I’ll admit that lately I’ve been feeling more of the latter. I’m sure it’s due to the mix of my toddler son having been in and out of the hospital with a recent diagnosis of Hirschprung’s Disease (I’ll save that deep dive for another post), unplanned intense house repairs that require us to live in a hotel for a month, and the fact that work is pulling me in 10 different new directions, so I’m forced to work longer hours, which ends with me feeling ultimate mom guilt. More than ever I’ve found myself totally overwhelmed and focusing to stop myself from going into a dark space. [BUT don’t worry! This post isn’t a ‘Debbie Downer’ of Motherhood.] The fact of the matter is that all moms have things going on; life has ‘seasons’ and it ebbs and flows.

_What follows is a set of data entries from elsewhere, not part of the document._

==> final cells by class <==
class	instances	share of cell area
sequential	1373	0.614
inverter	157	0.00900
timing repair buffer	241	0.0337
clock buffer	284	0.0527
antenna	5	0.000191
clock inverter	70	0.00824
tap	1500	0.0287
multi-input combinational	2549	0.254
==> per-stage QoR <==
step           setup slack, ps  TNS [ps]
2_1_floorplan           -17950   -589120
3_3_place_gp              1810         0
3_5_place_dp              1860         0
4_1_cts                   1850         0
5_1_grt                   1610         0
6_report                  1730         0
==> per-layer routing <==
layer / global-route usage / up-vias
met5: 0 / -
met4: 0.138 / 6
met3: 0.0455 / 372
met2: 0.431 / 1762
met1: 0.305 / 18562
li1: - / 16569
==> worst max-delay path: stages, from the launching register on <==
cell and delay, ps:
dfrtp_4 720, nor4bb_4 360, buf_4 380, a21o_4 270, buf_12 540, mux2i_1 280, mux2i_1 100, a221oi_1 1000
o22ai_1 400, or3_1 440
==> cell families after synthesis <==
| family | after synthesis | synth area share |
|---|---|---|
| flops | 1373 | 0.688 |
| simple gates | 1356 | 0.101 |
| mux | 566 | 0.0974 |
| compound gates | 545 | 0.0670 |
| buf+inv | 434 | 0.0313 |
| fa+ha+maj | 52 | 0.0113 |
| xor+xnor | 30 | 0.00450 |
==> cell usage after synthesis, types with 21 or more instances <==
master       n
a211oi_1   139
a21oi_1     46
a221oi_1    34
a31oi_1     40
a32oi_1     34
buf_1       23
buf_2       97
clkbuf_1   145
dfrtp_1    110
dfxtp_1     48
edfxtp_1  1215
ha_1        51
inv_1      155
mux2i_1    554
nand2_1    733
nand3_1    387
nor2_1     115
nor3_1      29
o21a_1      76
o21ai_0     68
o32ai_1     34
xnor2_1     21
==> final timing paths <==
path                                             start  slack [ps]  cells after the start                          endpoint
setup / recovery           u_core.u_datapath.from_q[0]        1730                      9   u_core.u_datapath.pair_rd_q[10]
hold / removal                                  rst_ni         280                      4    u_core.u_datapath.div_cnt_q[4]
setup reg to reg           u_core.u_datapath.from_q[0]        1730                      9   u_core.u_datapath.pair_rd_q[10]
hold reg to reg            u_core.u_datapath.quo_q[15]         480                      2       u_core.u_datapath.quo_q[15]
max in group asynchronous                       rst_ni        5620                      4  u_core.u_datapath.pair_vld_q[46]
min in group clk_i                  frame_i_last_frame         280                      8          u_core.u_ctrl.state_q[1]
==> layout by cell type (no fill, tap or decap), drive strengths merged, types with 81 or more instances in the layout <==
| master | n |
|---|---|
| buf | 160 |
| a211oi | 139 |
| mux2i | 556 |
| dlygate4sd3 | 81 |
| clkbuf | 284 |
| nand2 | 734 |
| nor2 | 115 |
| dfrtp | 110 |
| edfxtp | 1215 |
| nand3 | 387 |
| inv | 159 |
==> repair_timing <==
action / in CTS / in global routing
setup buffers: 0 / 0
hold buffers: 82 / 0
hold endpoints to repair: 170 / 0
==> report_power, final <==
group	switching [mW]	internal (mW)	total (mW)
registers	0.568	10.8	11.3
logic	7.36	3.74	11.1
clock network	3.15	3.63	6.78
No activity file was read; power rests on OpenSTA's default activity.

For now, my reality is that I’m in the “ebbs,’ the higher points of stress. And I’m writing this to share a few ways I’ve been coping and managing the stresses of work-mom-life balance that may help other moms who are also in a similar “season” but more so writing this to remind myself, that I can make it through when mom life gets tough. 

  1. In those times I feel super overwhelmed (whether it be from the piling work projects, endless house chores, maintaining a healthy marriage and/or trying to keep my wild child happy) and feel like I’m going to implode, I stop. I take a few seconds to breathe and collect myself, maybe even go for a 15 minute walk. I remind myself that I can only do the best I can at this time, whatever that may be and that is okay. 
  2. When work gets hectic and I consider finding a slower-paced job to avoid mom guilt of working longer days or travel, I remind myself again: In my life before baby, this position was my dream job and I worked so hard to get it. I had to change my mindset from saying “I need to find a slower-paced job so that I’m not pushed as hard” to “I worked really hard for this and I’m fortunate to have this career with great benefits that support my family and provide my son with the life I want for him.”
  3. Take a day. (I need to get better at this. Mom guilt is such a real thing!) Usually I’d choose to stay home so I could spend every possible minute with my son despite my stress and anxiety but today I went out. I spent all afternoon at the Scottsdale Fashion District, walking around and even had lunch by myself and you know what? It was amazing. I was only gone for a few hours until I started wishing I was with my baby but that was all I needed to come back feeling relaxed, re-energized and ready to play with and care for my little dude and it made the atmosphere better for my whole family!
  4. Probably my most important reminder to myself: I’m so fortunate to be chosen as this baby’s mama and so lucky I get to care for him and watch him grow every day. It’s truly humbling to see and hear of sick babies or couples struggling with infertility. My son is truly my biggest blessing (besides my husband) and despite all the low low’s that arise once in awhile, it’s all temporary. There is a light at the end of the tunnel, so for now I need to continue to be strong and stay kind so my son, Carter learns by example, too! 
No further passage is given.